I am coding the derivation of a Dirichlet-Multinomial posterior in a paper that I've read and I am having trouble getting the distribution to sum to 1. Here is the code in its unsimplified form:
def pcn(X, n, N, c, alpha):
pnc = np.math.factorial(np.sum([n[i] for i in range(len(n))]))/ \
np.product([np.math.factorial(n[i]) for i in range(len(n))])* \
np.product([c[i]**n[i] for i in range(len(n))])
pc = G(len(X)*alpha)/ \
np.product([G(alpha) for i in range(len(n)) if i in X])* \
np.product([(c[i])**(alpha - 1) for i in range(len(n)) if i in X])
pn = np.math.factorial(N)/ \
np.product([np.math.factorial(n[i]) for i in range(len(n)) if i in X])* \
G(len(X)*alpha)/ \
G(len(X)*alpha + N)* \
np.product([G(alpha + n[i])/G(alpha) for i in range(len(n)) if i in X])
return pnc
which I've simplified here removing the parts that get divided out:
def pcns(X, n, N, c, alpha):
pnc = np.product([c[i]**n[i] for i in range(len(n))])
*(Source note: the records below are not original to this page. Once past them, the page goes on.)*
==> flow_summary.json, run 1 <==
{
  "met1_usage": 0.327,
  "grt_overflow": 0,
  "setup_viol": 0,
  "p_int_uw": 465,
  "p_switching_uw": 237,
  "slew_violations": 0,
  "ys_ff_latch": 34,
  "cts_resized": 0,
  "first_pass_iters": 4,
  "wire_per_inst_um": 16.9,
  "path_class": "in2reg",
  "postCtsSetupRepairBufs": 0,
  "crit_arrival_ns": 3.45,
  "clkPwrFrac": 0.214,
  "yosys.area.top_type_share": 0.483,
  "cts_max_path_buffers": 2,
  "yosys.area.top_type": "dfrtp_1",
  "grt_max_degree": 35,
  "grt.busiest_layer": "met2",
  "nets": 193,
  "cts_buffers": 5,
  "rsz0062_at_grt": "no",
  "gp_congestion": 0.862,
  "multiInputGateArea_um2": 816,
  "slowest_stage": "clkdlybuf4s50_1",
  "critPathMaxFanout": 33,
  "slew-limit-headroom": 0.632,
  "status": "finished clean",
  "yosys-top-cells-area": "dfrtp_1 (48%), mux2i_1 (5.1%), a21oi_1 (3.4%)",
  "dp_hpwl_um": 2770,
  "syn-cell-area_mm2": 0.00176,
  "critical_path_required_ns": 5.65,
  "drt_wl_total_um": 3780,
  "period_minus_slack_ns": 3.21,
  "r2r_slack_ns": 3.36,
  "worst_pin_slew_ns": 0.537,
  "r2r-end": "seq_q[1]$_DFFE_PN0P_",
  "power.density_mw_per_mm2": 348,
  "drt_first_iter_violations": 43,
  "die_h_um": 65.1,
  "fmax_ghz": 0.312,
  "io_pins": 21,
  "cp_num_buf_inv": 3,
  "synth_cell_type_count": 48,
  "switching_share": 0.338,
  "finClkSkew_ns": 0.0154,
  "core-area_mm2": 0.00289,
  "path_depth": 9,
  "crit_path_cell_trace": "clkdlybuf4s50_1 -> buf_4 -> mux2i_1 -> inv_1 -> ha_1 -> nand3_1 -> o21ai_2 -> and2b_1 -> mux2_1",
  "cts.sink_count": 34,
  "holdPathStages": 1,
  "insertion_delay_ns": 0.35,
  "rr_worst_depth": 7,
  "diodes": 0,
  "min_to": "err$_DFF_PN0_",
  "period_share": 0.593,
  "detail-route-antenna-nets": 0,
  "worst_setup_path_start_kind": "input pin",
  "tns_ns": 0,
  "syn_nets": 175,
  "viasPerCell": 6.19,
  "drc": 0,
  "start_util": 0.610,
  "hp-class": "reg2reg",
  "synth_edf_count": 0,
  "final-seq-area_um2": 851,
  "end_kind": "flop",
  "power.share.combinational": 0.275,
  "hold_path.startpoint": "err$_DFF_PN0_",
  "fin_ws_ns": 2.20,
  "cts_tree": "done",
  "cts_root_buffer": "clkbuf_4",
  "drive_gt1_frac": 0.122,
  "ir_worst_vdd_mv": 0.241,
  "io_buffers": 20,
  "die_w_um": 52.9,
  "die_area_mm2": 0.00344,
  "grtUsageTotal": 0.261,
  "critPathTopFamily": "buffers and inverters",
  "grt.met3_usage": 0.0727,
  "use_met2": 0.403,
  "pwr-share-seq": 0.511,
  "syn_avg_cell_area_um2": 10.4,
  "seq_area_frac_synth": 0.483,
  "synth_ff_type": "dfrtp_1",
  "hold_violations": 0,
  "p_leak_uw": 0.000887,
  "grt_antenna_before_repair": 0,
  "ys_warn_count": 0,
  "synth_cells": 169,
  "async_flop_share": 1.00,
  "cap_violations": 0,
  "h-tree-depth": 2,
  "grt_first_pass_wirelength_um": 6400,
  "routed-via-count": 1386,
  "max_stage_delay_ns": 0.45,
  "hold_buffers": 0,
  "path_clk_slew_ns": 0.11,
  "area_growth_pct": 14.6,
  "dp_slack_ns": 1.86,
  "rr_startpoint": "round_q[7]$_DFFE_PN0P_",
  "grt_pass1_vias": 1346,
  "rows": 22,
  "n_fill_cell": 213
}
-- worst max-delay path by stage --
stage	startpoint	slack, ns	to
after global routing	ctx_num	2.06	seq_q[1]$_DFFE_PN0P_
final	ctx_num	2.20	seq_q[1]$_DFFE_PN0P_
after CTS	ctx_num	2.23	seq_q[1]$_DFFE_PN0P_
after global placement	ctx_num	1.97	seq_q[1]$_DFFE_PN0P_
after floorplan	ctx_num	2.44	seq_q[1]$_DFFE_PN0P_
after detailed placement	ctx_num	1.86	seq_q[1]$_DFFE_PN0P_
$ cat src/rtl/sfx_arbiter.sv
// sfx_arbiter: shares one tone generator between N_REQ sound requesters.
// Grants go by fixed priority, with index 0 the highest. The arbiter times
// each sound, adds a silence gap after a sound ends on its own, and lets a
// higher-priority request displace the sound that is playing.
module sfx_arbiter #(
  parameter int N_REQ      = 4,
  parameter int FREQ_W     = 24,
  parameter int DUR_W      = 24,
  parameter int GAP_CYCLES = 1200,
  localparam int OW        = (N_REQ > 1) ? $clog2(N_REQ) : 1
) (
  input  logic                      i_clk,
  input  logic                      i_rst,
  input  logic [N_REQ-1:0]          i_req,
  input  logic [N_REQ*FREQ_W-1:0]   i_freq,
  input  logic [N_REQ*DUR_W-1:0]    i_dur,
  input  logic                      i_mute,
  output logic [FREQ_W-1:0]         o_freq,
  output logic [N_REQ-1:0]          o_ack,
  output logic [N_REQ-1:0]          o_done,
  output logic                      o_preempt,
  output logic                      o_busy,
  output logic [OW-1:0]             o_owner
);

  typedef enum logic [1:0] {
    ST_IDLE = 2'd0,
    ST_PLAY = 2'd1,
    ST_GAP  = 2'd2
  } state_t;

  // The counter is loaded with (cycles - 1), so zero marks the last cycle of a phase.
  localparam logic [DUR_W-1:0] GAP_LOAD = (GAP_CYCLES > 0) ? DUR_W'(GAP_CYCLES - 1) : '0;

  state_t              state_reg, state_next;
  logic [DUR_W-1:0]    cnt_reg, cnt_next;
  logic [OW-1:0]       owner_reg, owner_next;
  logic [FREQ_W-1:0]   tone_reg, tone_next;
  logic [FREQ_W-1:0]   freq_reg, freq_next;
  logic [N_REQ-1:0]    ack_reg, ack_next;
  logic [N_REQ-1:0]    done_reg, done_next;
  logic                preempt_reg, preempt_next;
  logic                busy_reg, busy_next;

  logic [FREQ_W-1:0]   freq_word [N_REQ];
  logic [DUR_W-1:0]    dur_word  [N_REQ];
  logic                win_any;
  logic [OW-1:0]       win_idx;
  logic [N_REQ-1:0]    win_onehot;
  logic [N_REQ-1:0]    owner_onehot;
  logic [DUR_W-1:0]    win_dur;
  logic [DUR_W-1:0]    win_load;
  logic                grant;

  genvar gi;
  generate
    for (gi = 0; gi < N_REQ; gi++) begin : g_unpack
      assign freq_word[gi] = i_freq[gi*FREQ_W +: FREQ_W];
      assign dur_word[gi]  = i_dur[gi*DUR_W +: DUR_W];
    end
  endgenerate

  // Find the lowest-index active request. A zero duration plays for one cycle.
  always_comb begin
    win_any = 1'b0;
    win_idx = '0;
    for (int k = N_REQ - 1; k >= 0; k--) begin
      if (i_req[k]) begin
        win_any = 1'b1;
        win_idx = OW'(k);
      end
    end
    win_dur    = dur_word[win_idx];
    win_load   = (win_dur == '0) ? '0 : win_dur - DUR_W'(1);
    win_onehot = '0;
    win_onehot[win_idx] = 1'b1;
    owner_onehot = '0;
    owner_onehot[owner_reg] = 1'b1;
  end

  // Compute the next state and the registered outputs. A preemption is checked
  // before completion, so a higher-priority request that arrives in the last
  // tone cycle wins.
  always_comb begin
    state_next   = state_reg;
    cnt_next     = cnt_reg;
    owner_next   = owner_reg;
    tone_next    = tone_reg;
    ack_next     = '0;
    done_next    = '0;
    preempt_next = 1'b0;
    grant        = 1'b0;

    case (state_reg)
      ST_IDLE: begin
        grant = win_any;
      end
      ST_PLAY: begin
        if (win_any && (win_idx < owner_reg)) begin
          grant        = 1'b1;
          preempt_next = 1'b1;
        end else if (cnt_reg != '0) begin
          cnt_next = cnt_reg - DUR_W'(1);
        end else begin
          done_next = owner_onehot;
          if (GAP_CYCLES > 0) begin
            state_next = ST_GAP;
            cnt_next   = GAP_LOAD;
          end else begin
            state_next = ST_IDLE;
            cnt_next   = '0;
          end
        end
      end
      ST_GAP: begin
        // A higher-priority request ends the gap early. On the last gap cycle,
        // any pending request is granted without passing through IDLE.
        if (win_any && ((win_idx < owner_reg) || (cnt_reg == '0))) begin
          grant = 1'b1;
        end else if (cnt_reg != '0) begin
          cnt_next = cnt_reg - DUR_W'(1);
        end else begin
          state_next = ST_IDLE;
        end
      end
      default: begin
        state_next = ST_IDLE;
        cnt_next   = '0;
      end
    endcase

    if (grant) begin
      state_next = ST_PLAY;
      cnt_next   = win_load;
      owner_next = win_idx;
      tone_next  = freq_word[win_idx];
      ack_next   = win_onehot;
    end

    freq_next = ((state_next == ST_PLAY) && !i_mute) ? tone_next : '0;
    busy_next = (state_next != ST_IDLE);
  end

  // Hold the state and the outputs in registers. Reset drops any sound that is in progress.
  always_ff @(posedge i_clk) begin
    if (i_rst) begin
      state_reg   <= ST_IDLE;
      cnt_reg     <= '0;
      owner_reg   <= '0;
      tone_reg    <= '0;
      freq_reg    <= '0;
      ack_reg     <= '0;
      done_reg    <= '0;
      preempt_reg <= 1'b0;
      busy_reg    <= 1'b0;
    end else begin
      state_reg   <= state_next;
      cnt_reg     <= cnt_next;
      owner_reg   <= owner_next;
      tone_reg    <= tone_next;
      freq_reg    <= freq_next;
      ack_reg     <= ack_next;
      done_reg    <= done_next;
      preempt_reg <= preempt_next;
      busy_reg    <= busy_next;
    end
  end

  assign o_freq    = freq_reg;
  assign o_ack     = ack_reg;
  assign o_done    = done_reg;
  assign o_preempt = preempt_reg;
  assign o_busy    = busy_reg;
  assign o_owner   = owner_reg;

endmodule

$ cat config.mk
export PLATFORM = sky130hd
export DESIGN_NAME = sfx_arbiter
export DESIGN_NICKNAME = d
export VERILOG_FILES = /design/src/rtl/sfx_arbiter.sv
export SDC_FILE = /design/constraint.sdc
export NUM_CORES = 1
export LEC_CHECK = 0
export CAP_MARGIN = 20
export CORE_ASPECT_RATIO = 1.75
export CORE_MARGIN = 2
export CORE_UTILIZATION = 49
export DETAILED_ROUTE_END_ITERATION = 12
export PLACE_DENSITY_LB_ADDON = 0.1
export SLEW_MARGIN = 15
export SYNTH_ARGS = -nofsm -noshare
export SYNTH_HDL_FRONTEND = slang
export SYNTH_SLANG_ARGS = --single-unit
$ cat constraint.sdc
create_clock -name i_clk -period 6.6 [get_ports i_clk]
set_input_delay 1.32 -clock i_clk [delete_from_list [all_inputs] [get_ports i_clk]]
set_output_delay 1.32 -clock i_clk [all_outputs]
set_load 0.03 [all_outputs]
== After elaboration in Yosys (flattened, before gate mapping) ==
Cells that the tools add are included.
Storage, ports and cells
  output and inout port bits: 36
  register bits: 86
Operators by class
  reduce and logical (&&, ||, !) cells: 17
  mux-type cells: 35
  order comparisons: 6
  $add $sub $neg: 2
  equal/unequal tests: 7
  bitwise logic cells: 4
Operators with widths (count)
  24-bit 2-to-1 mux: 11
  24-bit binary-select mux with 2-bit select: 2
  24-bit one-hot mux with 3 select lines: 1
  24-bit zero test: 2
  24-bit by 1-bit subtractor with 24-bit output (second input constant): 2
  24-bit nonzero test: 1
  2-bit 2-to-1 mux: 9
  3-bit != test (second input constant): 3
  1-bit 2-to-1 mux: 8
  2-bit by 3-bit < comparator with 1-bit output (second input constant): 2
  2-bit one-hot mux with 3 select lines: 1
  2-bit OR reduction: 3
  1-bit logical AND: 5
  1-bit demux with 2-bit select: 2
  2-bit by 1-bit equality test with 1-bit output (second input constant): 2
  2-bit by 1-bit >= comparator with 1-bit output (second input constant): 2
  4-bit AND reduction: 1
  4-bit OR reduction: 1
  3-bit >= comparator (second input constant): 1
  1-bit NOT: 3
  2-bit NOT with 3-bit output: 1
  1-bit one-hot mux with 3 select lines: 1
  2-bit equality test (second input constant): 1
  2-bit zero test: 1
  5 further kinds: 5

== Depth between registers and ports, before layout ==
  word-level depth: 14
  depth in mapped cells: 17

== Worst setup path before layout ==
No wires, ideal clock.
  kind: in2reg
  from: in i_req[2]
  to: reg cnt_reg[18]
  path buffers: 6
  required time: 6.468 ns
  library setup time: 0.132 ns
  slack: 2.276 ns
  stages on the path: 17
  arrival time: 4.193 ns
  path through: buf_4 -> buf_6 -> buf_4 -> buf_4 -> clkbuf_1 -> buf_1 -> a221oi_1 -> nor3_1 -> a21oi_1 -> ha_1 -> nand3_1 -> nor4b_1 -> nand3_1 -> nor4_2 -> xor2_1 -> a211oi_1 -> nor3_1
Between the ends
  cells in the longest elaborated chain, start to end: 10
Ends and longest elaborated chain
  from (decl): RTL line 14  | input logic [N_REQ-1:0] i_req,
  2-bit 2-to-1 mux (3 in a row): RTL line 68  | if (i_req[k]) begin
  2-bit NOT with 3-bit output (not written as such) / 2-bit < comparator (equally long branches): RTL line 73, 99, 118
  24-bit binary-select mux with 2-bit select / 1-bit logical OR (equally long branches): RTL line 73, 118
  24-bit 2-to-1 mux (not written as such) / 1-bit logical AND (equally long branches): RTL line 73, 118
  24-bit 2-to-1 mux (not written as such) / 1-bit 2-to-1 mux (equally long branches): RTL line 73, 118
  24-bit by 1-bit subtractor with 24-bit output (tied with other cells): RTL line 74  | win_load = (win_dur == '0) ? '0 : win_dur - DUR_W'(1);
  24-bit 2-to-1 mux (tied with other cells): RTL line 74
  24-bit 2-to-1 mux / 4-bit AND reduction (equally long branches)
  to (signal assigned): RTL line 158  | cnt_reg <= cnt_next;
  to (decl): RTL line 36  | logic [DUR_W-1:0] cnt_reg, cnt_next;
Several ways; a longest one is shown, not always the timed one. The select of a mux whose other input is x is not followed.
A chain may end at the register's enable or synchronous reset.

== Worst setup path in the final report ==
  from: in i_req[1]
  to: reg cnt_reg[20]
Between the ends
  cells in the longest elaborated chain, start to end: 9
Ends and longest elaborated chain (RTL line)
  2-bit 2-to-1 mux (2 in a row): 68
  2-bit NOT with 3-bit output (not written as such) / 2-bit < comparator (equally long branches): 73, 99, 118
  24-bit binary-select mux with 2-bit select / 1-bit logical OR (equally long branches): 73, 118
  24-bit 2-to-1 mux (not written as such) / 1-bit logical AND (equally long branches): 73, 118
  24-bit 2-to-1 mux (not written as such) / 1-bit 2-to-1 mux (equally long branches): 73, 118
  24-bit by 1-bit subtractor with 24-bit output (tied with other cells): 74
  24-bit 2-to-1 mux (tied with other cells): 74
  24-bit 2-to-1 mux / 4-bit AND reduction (equally long branches)
Several ways; a longest one is shown, not always the timed one. The select of a mux whose other input is x is not followed.

==> impl_metrics.yaml <==
outcome:
  status: "finished, final reports clean"
detailed_routing:
  post_drt_wl_per_cell_um: 19.71
  met3WireLength_um: 1402
  firstDrtPassIters: 5
  drt_iter0_drc: 367
  ant_nets: 0
  met2_length_um: 12360
  dr.max_layer_used: "met4"
  met1_length_um: 7796
  drc_errors: 0
  via_count: 6901
  via_per_inst: 5.939
  wirelength_um: 22900
setup_path:
  cp_max_fo: 17
  crit_start: "i_req[1]"
  cp.required_ps: 6800
  cp-start-kind: "input pin"
  worstSetupPathType: "input pin to flip-flop"
  r2r_start: "cnt_reg[0]$_SDFFE_PP0P_"
  cp-end-kind: "flip-flop"
  critPathArrivalTime_ps: 4910
finish:
  area_growth_pct: 44.25
  instances_no_fill: 1162
  fin_nets: 1196
  diodes: 0
  drive_above_1_share_pct: 6.338
  fillers: 1078
grt:
  grt_pass1_wl_um: 35000
  grt_max_degree: 59
  grt-ovfl-total: 0
  grt_pass1_vias: 6901
  track_usage_pct: 34.07
  antenna_found_initial: 0
timing:
  finalClockSkew_ps: 9.693
  tns_ps: 0
  fin_hold_ws_ps: 468.0
  finalCriticalPeriod_ps: 4711
  fmax_mhz: 212.3
  worstMarginPinSlew_ps: 1027
  finalHoldViolCount: 0
  maxSlewHeadroom_pct: 31.38
  finalMaxSlewViolations: 0
  finalCritPeriodShare_pct: 71.38
  setup_viol: 0
  worst_slack_ps: 1889
  rsz0062_at_grt: "no"
logic_synthesis:
  synth_seq_cells: 86
  ys_types: 74
  synthArstFlopShare_pct: 0
  synth.yosys.seq_area_share_pct: 28.16
  synth_edf_count: 0
  synth_nets: 997
  syn_inst: 790
  synth_warnings: 0
  ys.flop_type: "dfxtp_1"
  syn_avg_cell_area_sq_um: 7.738
  netlist_area_sq_um: 6113
power_and_ir_drop:
  leakage_uw: 0.003451
  powerDensity_nw_per_um2: 201.5
  peakVddDrop_v: 0.0001319
  p_total_uw: 1777
placed_design:
  portBuffers: 234
  dpl.hpwl_um: 17730
  dp_cells: 1146
  preCtsSetupSlack_ps: 1323
  routabilityCongestion: 1.024
clock_network:
  cts_buffers: 9
  holdBufCountCts: 0
  clockRootBuffer: "clkbuf_16"
  h-tree-depth: 3
  numClockSinks: 86
  post_cts_resized: 0
  cts_tree: "yes"
  clk_path_buf_depth: 2
  clk_pin_slew_ps: 70
  clock_latency_ps: 350
  cts_setup_buffers: 0
floorplan:
  coreArea_sq_um: 12300
  die_h_um: 151.8
  std_cell_rows: 54
  die_area_sq_um: 13420
  ioPinCount: 235
  fp.dieW_um: 88.44
  initial_core_util_pct: 49.72
flow_run:
  drv_cap: 0
worst_hold_path:
  hp-class: "flip-flop to flip-flop"
  hp-start: "tone_reg[3]$_SDFF_PP0_"
==> layer usage <==
metal	vias to the layer above	global-route usage [%]
met5	-	0
met1	3214	32.77
li1	3300	-
met3	96	7.638
met2	291	63.98
met4	0	19.92
==> cells in the mapped netlist, types with 5 or more instances <==
master,instances,share of area [%]
a22oi_1,14,1.7
o21ai_0,27,2.2
a31oi_1,6,0.61
xor2_1,6,0.86
inv_1,26,1.6
nor3b_1,6,0.74
a21oi_1,61,5.0
nand2_1,53,3.3
clkbuf_1,25,1.5
or2_2,5,0.51
buf_4,7,0.86
or3_1,7,0.72
nor4_1,7,0.72
ha_1,8,1.6
nand4_1,5,0.51
nand3_1,18,1.5
buf_1,5,0.31
a21o_1,6,0.74
dfxtp_1,86,28
a221oi_1,9,1.3
o21a_1,7,0.86
nor2b_1,5,0.51
a22o_1,5,0.72
buf_2,18,1.5
nand3b_1,6,0.74
o221ai_1,27,3.9
o22ai_1,9,0.92
mux2i_1,48,7.9
and2_1,11,1.1
and3_1,9,0.92
a221o_1,7,1.1
nor2_1,138,8.5
a211oi_1,11,1.4
nor3_1,21,1.7
xnor2_1,16,2.3
==> critical path, stage by stage <==
cell	delay, ps
clkdlybuf4s50_1	460
buf_4	250
nor3_2	160
or2_1	530
a21oi_1	350
ha_1	260
nand3_1	90
nor4b_1	400
nand3_1	340
nor4_1	460
xnor2_1	180
o22ai_1	90
==> final timing paths <==
path / cells after the start / endpoint / slack [ps]
worst min register to register: 2 / o_freq[3]$_SDFF_PP0_ / 470
worst max-delay path: 12 / cnt_reg[20]$_SDFFE_PP0P_ / 1890
worst max register to register: 10 / o_freq[4]$_SDFF_PP0_ / 3050
worst min-delay path: 2 / o_freq[3]$_SDFF_PP0_ / 470
==> stage by stage <==
| stage | area (sq um) | utilization [%] |
|---|---|---|
| after floorplan | 6113 | - |
| after global placement | 8466 | 68.84 |
| after detailed placement | 8466 | 68.84 |
| after CTS | 8818 | 71.71 |
| after global routing | 8818 | 71.71 |
| final | 8818 | 71.71 |
==> layout by cell type (no fill, tap or decap), types with 9 or more instances in the layout <==
master and n:
a211oi_1 11, a21oi_1 61, a221oi_1 9, a22oi_1 14
and2_1 11, and3_1 9, buf_4 12, clkbuf_16 9
clkdlybuf4s50_1 231, dfxtp_1 86, inv_1 26, mux2i_1 48
nand2_1 53, nand3_1 18, nor2_1 138, nor3_1 21
o21ai_0 27, o221ai_1 27, o22ai_1 9, xnor2_1 16
==> area by class of cell <==
class,instances,area [sq um],share of cell area (%)
repair buffers,246,2417,27.41
flip-flops and latches,86,1722,19.52
well taps,168,210.2,2.384
inverters,26,97.59,1.107
clock buffers,9,225.2,2.554
clock inverters,7,127.6,1.447
multi-input cells,620,4019,45.57
==> cells by family (layout without fill, tap and decap cells) <==
kind of cell,Yosys count,count (layout),share of synthesized area [%]
xor gates and xnor gates,22,22,3.152
AOI/OAI and AO/OA,220,220,26.26
buffers and inverters,84,288,6.324
DFF,86,86,28.16
muxes,48,48,7.859
adders and majority gates,8,8,1.637
and+or+nand+nor,322,322,26.61
==> power breakdown <==
part	leakage [uW]	switching (uW)	internal (uW)	total (uW)
Sequential	0.000706	27.7	564	592
Combinational	0.00257	307	272	579
Clock	0.000173	231	376	607
Note: power is estimated with default switching activity, not from simulation.
==> variant 1, RTL diff (same settings) <==
`DUR_W`: 24 -> 16.
--- a/src/rtl/sfx_arbiter.sv
+++ b/src/rtl/sfx_arbiter.sv
@@ -5,7 +5,7 @@
 module sfx_arbiter #(
   parameter int N_REQ      = 4,
   parameter int FREQ_W     = 24,
-  parameter int DUR_W      = 24,
+  parameter int DUR_W      = 16,
   parameter int GAP_CYCLES = 1200,
   localparam int OW        = (N_REQ > 1) ? $clog2(N_REQ) : 1
 ) (
Interface: changed (resized i_dur); port bits go from 235 to 203. The function was not compared with the original's and may differ.
==> variant 1 against the unedited design <==
Synthesized area is 24% lower. Design area fell by 20%. Setup slack got worse by 0.81 ns. Sequential cell count decreased by 8. Via count shrank 23%. Power up 8.7%. Combinational power grew 42%. Wire length down 21%. Critical path type unchanged. Critical endpoint is now o_freq[23]$_SDFF_PP0_. Highest routed layer unchanged.
==> variant 1: results <==
{
  "status": "finished, final reports clean",
  "hp-start": "tone_reg[23]$_SDFF_PP0_",
  "worst_r2r_endpoint": "o_freq[23]$_SDFF_PP0_",
  "crit_family": "buffers and inverters",
  "track_usage": 0.350,
  "wl_per_cell_um": 21.0,
  "ys_seq_area_frac": 0.335,
  "path_max_fanout": 25,
  "hpwlAfterDp_um": 13400,
  "globalplace.congestion": 0.926,
  "worst_pin_slew_ns": 1.12,
  "wl_met1_um": 5780,
  "cts.reportedPaths.clkPinSlew_ns": 0.06,
  "firstDrtPassIters": 7,
  "worstReg2RegStart": "cnt_reg[0]$_SDFFE_PP0P_",
  "layout.nets": 913,
  "fillCellCount": 653,
  "place.port_buffers": 202,
  "reg2reg_setup_slack_ns": 2.96,
  "dr_total_vias": 5302,
  "grt_max_degree": 54,
  "antenna_found_initial": 0,
  "drive_gt1_frac": 0.112,
  "yosysUniqueCellTypes": 62,
  "synth_common_cells": "nor2_1, dfxtp_1, a21oi_1",
  "p_leak_nw": 2.59,
  "grt_pass1_wl_um": 27900,
  "synthTopCellsByArea": "dfxtp_1, nor2_1, mux2_2",
  "fin_skew_ns": 0.00931,
  "drtIter0Drc": 444,
  "ir_drop_mv": 0.249,
  "wl_met3_um": 1240,
  "critical_path_arrival_ns": 5.69,
  "syn-num-nets": 727,
  "min_to": "tone_reg[23]$_SDFF_PP0_",
  "met2_length_um": 9700,
  "slowest_delay_ns": 0.94,
  "grt_pass1_vias": 5550,
  "slowest_stage": "or3_2",
  "ys_warn_count": 0
}
[variant 1: cells by family after synthesis]
| logic type | synth area share |
|---|---|
| and+or+nand+nor | 0.245 |
| AOI/OAI and AO/OA | 0.253 |
| DFF | 0.335 |
| buffers and inverters | 0.0534 |
| muxes | 0.0623 |
| xor gates and xnor gates | 0.0301 |
| adders and majority gates | 0.0215 |
[variant 1: area by class of cell]
type | instances | area (um2) | area share
multi-input combinational | 420 | 2880 | 0.408
timing repair buffer | 212 | 2100 | 0.297
sequential | 78 | 1560 | 0.221
clock buffer | 12 | 256 | 0.0364
tap | 122 | 153 | 0.0216
inverter | 17 | 63.8 | 0.00905
clock inverter | 3 | 43.8 | 0.00621
[variant 1: tightest hold or removal path: stages, from the launching register on]
cell	delay, ns
dfxtp_1	0.31
a21oi_1	0.08
nor2_1	0.07
[variant 1: report_power, final]
group	leakage, nW	internal (mW)	total, mW	switching, mW
clock network	0.149	0.312	0.503	0.191
registers	0.640	0.555	0.607	0.0522
logic	1.80	0.332	0.822	0.490
total	2.59	1.20	1.93	0.734
[variant 1: worst max-delay path by stage]
stage / to / slack [ns] / cells after the start
floorplan: cnt_reg[10]$_SDFFE_PP0P_ / 2.30 / 12
global placement: cnt_reg[10]$_SDFFE_PP0P_ / 1.08 / 13
detailed placement: o_freq[23]$_SDFF_PP0_ / 0.85 / 13
CTS: o_freq[23]$_SDFF_PP0_ / 1.14 / 13
global route: cnt_reg[10]$_SDFFE_PP0P_ / 0.78 / 13
finish: o_freq[23]$_SDFF_PP0_ / 1.07 / 13
[variant 1: routing by layer]
layer	vias up	global-route usage
met3	84	0.0744
met4	0	0.254
met1	2474	0.336
met2	311	0.639
li1	2433	-
met5	-	0
[variant 1: metrics by stage]
step           worst slack (ns)  hold WS (ns)  cell area (um2)  utilization  cells
2_1_floorplan              2.30         0.446             4660            -    552
3_5_place_dp              0.855         0.474             6750        0.722    849
3_3_place_gp               1.08         0.457             6740        0.721    848
4_1_cts                    1.14         0.486             7050        0.754    864
6_report                   1.07         0.489             7050        0.754    864
5_1_grt                   0.785         0.536             7050        0.754    864
==> variant 2, RTL diff (same flow settings) <==
Without the edit above. Make the reset (`i_rst`) asynchronous in one clocked block.
--- a/src/rtl/sfx_arbiter.sv
+++ b/src/rtl/sfx_arbiter.sv
@@ -142,7 +142,7 @@
   end
 
   // Hold the state and the outputs in registers. Reset drops any sound that is in progress.
-  always_ff @(posedge i_clk) begin
+  always_ff @(posedge i_clk or posedge i_rst) begin
     if (i_rst) begin
       state_reg   <= ST_IDLE;
       cnt_reg     <= '0;
Check against the original RTL: differs if i_rst is asserted again (counterexample within 4 cycles, from zero or initial values and one cycle with i_rst high); with i_rst held inactive, the same outputs for 4 cycles.
==> variant 2 against the unedited design <==
Fmax decreased by 4.1%. Utilization is 0.14 points higher. Setup slack worse by 0.20 ns. Sequential share of layout area up 4.6 points. Sequential cell count did not move. Wire length up 3.2%. Via count fell by 3.0%. Cell count fell by 4.6%. Register-to-register slack worse by 0.83 ns. Synthesized area rose by 1.4%. Design area increased by 1.3%. Largest cell class unchanged. Highest routed layer unchanged.
Power is not compared: it rests on default switching activity, and its combinational part moved more than twofold at a synthesized area within 25%.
pc = np.product([(c[i])**(alpha - 1) for i in range(len(n))])/ \
np.product([G(alpha) for i in range(len(n))])
pn = np.product([G(alpha + n[i])/G(alpha) for i in range(len(n))])/ \
G(len(X)*alpha + N)
return pnc * pc / pn
I set the input variables and initialize the array of c to input:
X = [0,1]
n = [6.0, 3.0]
N = sum(n)
alpha = 20
c = np.linspace(0, 1, 1000)
and then I iterate over c and evaluate my posterior function at each c and plot:
dist = []
for i in c:
dist.append(pcns(X, n, N, [i, 1-i], alpha))
plt.plot(c,dist)
The value I get when I sum over dist
is 999 or len(c) - 1
. Would anyone happen to know why it doesn't some to 1?